● What the task requires:
Give a single number in reply. It is the count of lines below that contain the string "wins".

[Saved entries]

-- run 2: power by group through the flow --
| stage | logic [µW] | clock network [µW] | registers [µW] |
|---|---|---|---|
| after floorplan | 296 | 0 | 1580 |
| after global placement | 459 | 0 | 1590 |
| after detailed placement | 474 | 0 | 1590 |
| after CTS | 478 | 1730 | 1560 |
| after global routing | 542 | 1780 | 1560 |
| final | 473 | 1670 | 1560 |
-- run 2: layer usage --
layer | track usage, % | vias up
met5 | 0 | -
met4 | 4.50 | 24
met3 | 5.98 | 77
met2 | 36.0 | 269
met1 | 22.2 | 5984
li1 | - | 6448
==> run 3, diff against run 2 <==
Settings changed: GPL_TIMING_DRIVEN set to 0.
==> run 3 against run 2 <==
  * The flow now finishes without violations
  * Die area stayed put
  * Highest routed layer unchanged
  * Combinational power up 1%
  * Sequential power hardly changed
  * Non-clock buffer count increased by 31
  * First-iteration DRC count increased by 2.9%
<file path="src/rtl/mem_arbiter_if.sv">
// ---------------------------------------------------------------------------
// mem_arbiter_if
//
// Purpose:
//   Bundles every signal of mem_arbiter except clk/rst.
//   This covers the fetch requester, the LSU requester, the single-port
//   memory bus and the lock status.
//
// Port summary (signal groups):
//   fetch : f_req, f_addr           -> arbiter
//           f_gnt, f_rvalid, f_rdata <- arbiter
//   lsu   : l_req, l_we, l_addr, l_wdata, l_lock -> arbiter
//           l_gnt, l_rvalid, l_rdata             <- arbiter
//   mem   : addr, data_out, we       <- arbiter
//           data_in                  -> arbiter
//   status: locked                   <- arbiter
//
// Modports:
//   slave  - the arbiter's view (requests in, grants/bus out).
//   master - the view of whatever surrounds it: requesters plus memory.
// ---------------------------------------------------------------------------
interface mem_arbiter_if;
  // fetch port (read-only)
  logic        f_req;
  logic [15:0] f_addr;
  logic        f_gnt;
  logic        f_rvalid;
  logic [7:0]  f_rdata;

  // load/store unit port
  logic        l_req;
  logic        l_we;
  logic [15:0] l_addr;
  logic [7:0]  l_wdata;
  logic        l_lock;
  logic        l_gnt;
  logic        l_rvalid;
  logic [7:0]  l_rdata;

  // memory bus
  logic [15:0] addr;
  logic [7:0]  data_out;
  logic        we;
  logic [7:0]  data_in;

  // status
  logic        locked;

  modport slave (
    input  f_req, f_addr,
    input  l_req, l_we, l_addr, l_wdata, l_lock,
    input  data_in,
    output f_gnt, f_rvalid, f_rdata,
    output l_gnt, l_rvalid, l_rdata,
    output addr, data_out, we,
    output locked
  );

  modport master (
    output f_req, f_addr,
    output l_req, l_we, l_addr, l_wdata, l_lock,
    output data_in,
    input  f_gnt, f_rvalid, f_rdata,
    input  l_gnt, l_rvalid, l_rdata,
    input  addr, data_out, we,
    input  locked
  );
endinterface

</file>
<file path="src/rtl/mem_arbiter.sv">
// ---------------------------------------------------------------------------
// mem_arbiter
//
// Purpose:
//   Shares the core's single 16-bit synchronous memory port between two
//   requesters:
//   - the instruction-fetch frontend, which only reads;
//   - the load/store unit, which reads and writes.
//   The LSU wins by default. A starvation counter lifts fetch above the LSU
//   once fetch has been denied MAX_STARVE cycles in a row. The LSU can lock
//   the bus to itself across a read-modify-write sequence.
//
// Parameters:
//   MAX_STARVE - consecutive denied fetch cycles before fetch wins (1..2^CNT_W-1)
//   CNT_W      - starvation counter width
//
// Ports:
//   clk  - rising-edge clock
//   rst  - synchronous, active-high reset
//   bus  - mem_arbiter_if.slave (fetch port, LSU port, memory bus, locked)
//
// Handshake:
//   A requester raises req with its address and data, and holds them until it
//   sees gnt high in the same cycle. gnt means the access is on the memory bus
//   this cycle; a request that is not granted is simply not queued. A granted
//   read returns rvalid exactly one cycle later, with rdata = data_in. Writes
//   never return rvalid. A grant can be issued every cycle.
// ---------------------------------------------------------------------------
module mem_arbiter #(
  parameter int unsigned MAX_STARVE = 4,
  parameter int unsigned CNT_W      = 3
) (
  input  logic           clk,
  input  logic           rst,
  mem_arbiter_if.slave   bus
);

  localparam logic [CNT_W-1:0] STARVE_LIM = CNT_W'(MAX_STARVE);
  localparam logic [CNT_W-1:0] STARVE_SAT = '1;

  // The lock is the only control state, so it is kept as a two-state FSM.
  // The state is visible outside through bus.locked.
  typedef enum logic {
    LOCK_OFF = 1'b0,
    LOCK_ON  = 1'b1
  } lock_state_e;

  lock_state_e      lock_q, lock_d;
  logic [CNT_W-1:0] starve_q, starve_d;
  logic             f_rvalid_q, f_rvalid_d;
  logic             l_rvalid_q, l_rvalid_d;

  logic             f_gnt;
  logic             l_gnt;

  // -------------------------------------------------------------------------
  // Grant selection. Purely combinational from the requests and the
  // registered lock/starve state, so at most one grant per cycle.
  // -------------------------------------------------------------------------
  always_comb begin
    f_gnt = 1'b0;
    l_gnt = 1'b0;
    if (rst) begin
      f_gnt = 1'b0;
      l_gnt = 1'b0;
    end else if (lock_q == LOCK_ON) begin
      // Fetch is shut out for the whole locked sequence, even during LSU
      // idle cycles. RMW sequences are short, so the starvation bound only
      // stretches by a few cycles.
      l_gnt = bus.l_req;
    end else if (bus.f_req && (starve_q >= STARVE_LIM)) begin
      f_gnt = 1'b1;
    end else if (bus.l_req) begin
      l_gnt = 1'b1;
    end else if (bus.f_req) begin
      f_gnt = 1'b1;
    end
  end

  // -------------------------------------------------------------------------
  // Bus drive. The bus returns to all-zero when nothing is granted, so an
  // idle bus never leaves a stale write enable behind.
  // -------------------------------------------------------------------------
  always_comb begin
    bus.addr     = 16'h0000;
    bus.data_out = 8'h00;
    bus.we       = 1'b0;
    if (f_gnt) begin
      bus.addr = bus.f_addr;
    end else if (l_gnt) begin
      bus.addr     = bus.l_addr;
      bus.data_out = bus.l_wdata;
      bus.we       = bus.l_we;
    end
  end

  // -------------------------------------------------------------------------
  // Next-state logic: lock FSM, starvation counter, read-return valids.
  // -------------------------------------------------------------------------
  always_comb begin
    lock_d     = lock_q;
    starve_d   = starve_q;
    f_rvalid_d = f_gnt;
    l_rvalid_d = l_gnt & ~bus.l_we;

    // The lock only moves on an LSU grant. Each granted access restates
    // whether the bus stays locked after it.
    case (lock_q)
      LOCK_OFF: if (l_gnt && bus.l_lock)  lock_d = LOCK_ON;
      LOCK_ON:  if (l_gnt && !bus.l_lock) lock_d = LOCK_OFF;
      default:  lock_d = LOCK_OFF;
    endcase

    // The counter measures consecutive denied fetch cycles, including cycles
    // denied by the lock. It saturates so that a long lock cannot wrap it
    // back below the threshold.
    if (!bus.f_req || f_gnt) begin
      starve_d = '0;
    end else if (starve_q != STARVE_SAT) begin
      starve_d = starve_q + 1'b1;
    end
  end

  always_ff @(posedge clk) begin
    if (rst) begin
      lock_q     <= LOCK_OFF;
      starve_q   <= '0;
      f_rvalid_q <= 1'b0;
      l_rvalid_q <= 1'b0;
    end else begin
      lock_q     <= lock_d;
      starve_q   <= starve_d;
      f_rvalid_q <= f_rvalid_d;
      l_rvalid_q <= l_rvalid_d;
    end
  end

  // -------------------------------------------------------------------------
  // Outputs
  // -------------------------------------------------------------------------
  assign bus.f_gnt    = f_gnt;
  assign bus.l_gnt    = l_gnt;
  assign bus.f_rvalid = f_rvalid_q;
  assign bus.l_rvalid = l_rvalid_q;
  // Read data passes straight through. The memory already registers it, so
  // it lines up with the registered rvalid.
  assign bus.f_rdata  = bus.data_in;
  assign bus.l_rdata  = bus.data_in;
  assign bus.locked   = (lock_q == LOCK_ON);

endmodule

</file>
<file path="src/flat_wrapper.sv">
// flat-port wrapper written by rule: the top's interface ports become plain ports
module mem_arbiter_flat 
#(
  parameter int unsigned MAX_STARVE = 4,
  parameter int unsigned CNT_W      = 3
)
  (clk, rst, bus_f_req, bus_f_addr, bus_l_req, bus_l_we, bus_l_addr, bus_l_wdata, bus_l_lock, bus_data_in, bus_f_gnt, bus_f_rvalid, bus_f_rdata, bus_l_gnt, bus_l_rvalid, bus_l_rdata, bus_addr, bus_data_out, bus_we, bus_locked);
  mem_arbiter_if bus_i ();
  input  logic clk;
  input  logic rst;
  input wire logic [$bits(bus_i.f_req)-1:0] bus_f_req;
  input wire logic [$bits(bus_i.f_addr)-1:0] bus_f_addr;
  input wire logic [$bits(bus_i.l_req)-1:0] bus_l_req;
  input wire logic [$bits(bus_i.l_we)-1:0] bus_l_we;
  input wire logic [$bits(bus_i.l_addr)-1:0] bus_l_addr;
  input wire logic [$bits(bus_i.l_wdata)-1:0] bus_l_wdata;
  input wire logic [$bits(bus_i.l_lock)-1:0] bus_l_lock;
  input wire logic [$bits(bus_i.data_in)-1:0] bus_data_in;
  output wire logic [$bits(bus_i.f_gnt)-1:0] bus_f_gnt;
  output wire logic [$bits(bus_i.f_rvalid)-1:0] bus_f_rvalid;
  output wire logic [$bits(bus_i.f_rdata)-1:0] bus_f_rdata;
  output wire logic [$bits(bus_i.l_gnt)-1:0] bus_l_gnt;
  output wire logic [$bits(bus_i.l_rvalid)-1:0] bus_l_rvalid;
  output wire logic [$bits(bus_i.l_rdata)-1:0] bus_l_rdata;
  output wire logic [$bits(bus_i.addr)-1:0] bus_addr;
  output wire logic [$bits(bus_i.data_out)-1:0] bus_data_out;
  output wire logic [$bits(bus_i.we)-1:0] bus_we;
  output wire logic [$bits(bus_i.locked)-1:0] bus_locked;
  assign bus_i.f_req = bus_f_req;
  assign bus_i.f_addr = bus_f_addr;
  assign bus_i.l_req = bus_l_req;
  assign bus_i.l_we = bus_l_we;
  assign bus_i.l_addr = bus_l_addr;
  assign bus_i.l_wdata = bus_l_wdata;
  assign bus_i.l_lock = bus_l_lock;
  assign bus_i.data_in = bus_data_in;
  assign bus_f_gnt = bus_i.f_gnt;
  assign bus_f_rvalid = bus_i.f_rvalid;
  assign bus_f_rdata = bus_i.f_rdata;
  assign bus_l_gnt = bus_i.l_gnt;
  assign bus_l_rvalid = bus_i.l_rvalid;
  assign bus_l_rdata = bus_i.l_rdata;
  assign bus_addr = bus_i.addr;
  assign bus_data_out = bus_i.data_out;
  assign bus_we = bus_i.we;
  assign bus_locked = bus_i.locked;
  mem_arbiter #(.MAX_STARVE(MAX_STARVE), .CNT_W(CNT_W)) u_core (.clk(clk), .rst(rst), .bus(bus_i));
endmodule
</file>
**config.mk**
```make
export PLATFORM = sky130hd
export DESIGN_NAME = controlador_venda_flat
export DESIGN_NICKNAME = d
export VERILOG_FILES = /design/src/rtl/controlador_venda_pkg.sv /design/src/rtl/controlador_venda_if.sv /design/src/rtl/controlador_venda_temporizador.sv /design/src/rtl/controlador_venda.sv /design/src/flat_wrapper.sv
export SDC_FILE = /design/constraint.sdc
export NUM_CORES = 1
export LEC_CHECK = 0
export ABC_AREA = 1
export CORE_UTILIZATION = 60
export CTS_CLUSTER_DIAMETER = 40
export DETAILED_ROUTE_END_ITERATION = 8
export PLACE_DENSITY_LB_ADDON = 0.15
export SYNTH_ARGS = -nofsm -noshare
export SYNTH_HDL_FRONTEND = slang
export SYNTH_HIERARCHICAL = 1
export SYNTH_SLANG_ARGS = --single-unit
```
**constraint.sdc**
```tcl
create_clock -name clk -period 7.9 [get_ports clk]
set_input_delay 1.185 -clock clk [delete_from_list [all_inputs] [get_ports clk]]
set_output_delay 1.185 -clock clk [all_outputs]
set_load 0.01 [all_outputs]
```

● Task solution:
2